Mr. R is started on olanzapine, 2.5 mg/d, titrated to 15 mg/d. He becomes increasingly interactive, although with occasional bouts of confusion, and regains bladder and bowel control. He receives a total of 12 ECT treatments. The family is adamant that Mr. R should not receive more ECT treatments, and is not interested in maintenance therapy. Mr. R’s father and grandmother visit and believe that he is back to baseline functioning. After 51 days of inpatient treatment, Mr. R is discharged on olanzapine, 15 mg/d, and oral lorazepam, 1 mg/d.
Nine days later, Mr. R is brought to the ER because of unresponsiveness, poor oral intake, refusal of medication, bowel and bladder incontinence, and inability to perform ADL. His father reports that he administered olanzapine but, because he only recognized the brand name of lorazepam, he did not get that prescription filled. Mr. R slowly decompensates and, by the time of readmission, refuses all medications.

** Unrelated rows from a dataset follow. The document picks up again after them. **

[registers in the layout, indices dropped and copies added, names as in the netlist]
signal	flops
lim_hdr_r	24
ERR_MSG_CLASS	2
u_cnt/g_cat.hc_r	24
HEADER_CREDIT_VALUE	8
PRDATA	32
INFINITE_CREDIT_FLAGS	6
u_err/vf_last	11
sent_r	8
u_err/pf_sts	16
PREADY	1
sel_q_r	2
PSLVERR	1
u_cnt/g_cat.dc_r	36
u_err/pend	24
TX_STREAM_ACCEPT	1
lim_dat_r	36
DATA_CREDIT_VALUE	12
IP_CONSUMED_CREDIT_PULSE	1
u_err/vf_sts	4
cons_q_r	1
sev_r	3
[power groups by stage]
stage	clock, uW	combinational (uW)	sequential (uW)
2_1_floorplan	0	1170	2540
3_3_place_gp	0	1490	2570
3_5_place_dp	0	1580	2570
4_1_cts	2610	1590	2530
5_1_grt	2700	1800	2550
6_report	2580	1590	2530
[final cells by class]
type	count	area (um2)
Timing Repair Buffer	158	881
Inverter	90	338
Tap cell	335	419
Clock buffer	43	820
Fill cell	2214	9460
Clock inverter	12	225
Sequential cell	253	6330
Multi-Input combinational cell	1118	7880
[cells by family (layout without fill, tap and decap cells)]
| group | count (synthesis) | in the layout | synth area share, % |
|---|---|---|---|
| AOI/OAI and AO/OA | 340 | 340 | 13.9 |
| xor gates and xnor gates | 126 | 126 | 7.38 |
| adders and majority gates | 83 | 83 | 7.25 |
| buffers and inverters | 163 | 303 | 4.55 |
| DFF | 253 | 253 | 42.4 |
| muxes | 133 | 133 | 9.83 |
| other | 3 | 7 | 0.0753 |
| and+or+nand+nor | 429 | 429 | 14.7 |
==> config.mk <==
export PLATFORM = sky130hd
export DESIGN_NAME = config_word_decode
export DESIGN_NICKNAME = d
export VERILOG_FILES = /design/src/shared/cfg_pkg.sv /design/src/design/quarter_divider.sv /design/src/design/config_word_decode.sv
export SDC_FILE = /design/constraint.sdc
export NUM_CORES = 1
export LEC_CHECK = 0
export BUFFER_PORTS_ARGS = -buffer_cell sky130_fd_sc_hd__buf_2
export CAP_MARGIN = 30
export CORE_MARGIN = 4
export CORE_UTILIZATION = 51
export CTS_CLUSTER_DIAMETER = 50
export CTS_CLUSTER_SIZE = 28
export DETAILED_ROUTE_END_ITERATION = 16
export GPL_ROUTABILITY_DRIVEN = 1
export PLACE_DENSITY = 0.81
export SLEW_MARGIN = 25
export SYNTH_ARGS = -nofsm -noshare
export SYNTH_HDL_FRONTEND = slang
export SYNTH_SLANG_ARGS = --single-unit
==> constraint.sdc <==
create_clock -name pclk -period 2.2 [get_ports pclk]
set_input_delay 0.22 -clock pclk [delete_from_list [all_inputs] [get_ports pclk]]
set_output_delay 0.22 -clock pclk [all_outputs]
set_load 0.005 [all_outputs]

Over the next few months, Mr. R is readmitted several times for similar symptoms. Again, the family states they do not want further ECT; the father believes that these treatments have caused his son’s condition. Complicating the matter is that the father had been out of his son’s life for an extended period and is unaccustomed to his son’s display of psychiatric symptoms.
The authors’ observations
The use of ECT for drug-induced psychosis is not well described in the literature because substance abuse is exclusionary in many trials. The safety and efficacy of ECT has been established for adolescents with first-episode psychosis14 and with catatonia.15,16
The use of ECT in Spice-induced catatonia has been reported in 2 case studies.17,18
Case 1. A 36-year-old man with schizophrenia and Cannabis dependence was admitted for auditory hallucinations, disorganization, paranoia, and manic symptoms, which progressed to catatonia.17 His symptoms were profound, including psychomotor retardation, rigidity, posturing, waxy flexibility, and inability to perform ADL.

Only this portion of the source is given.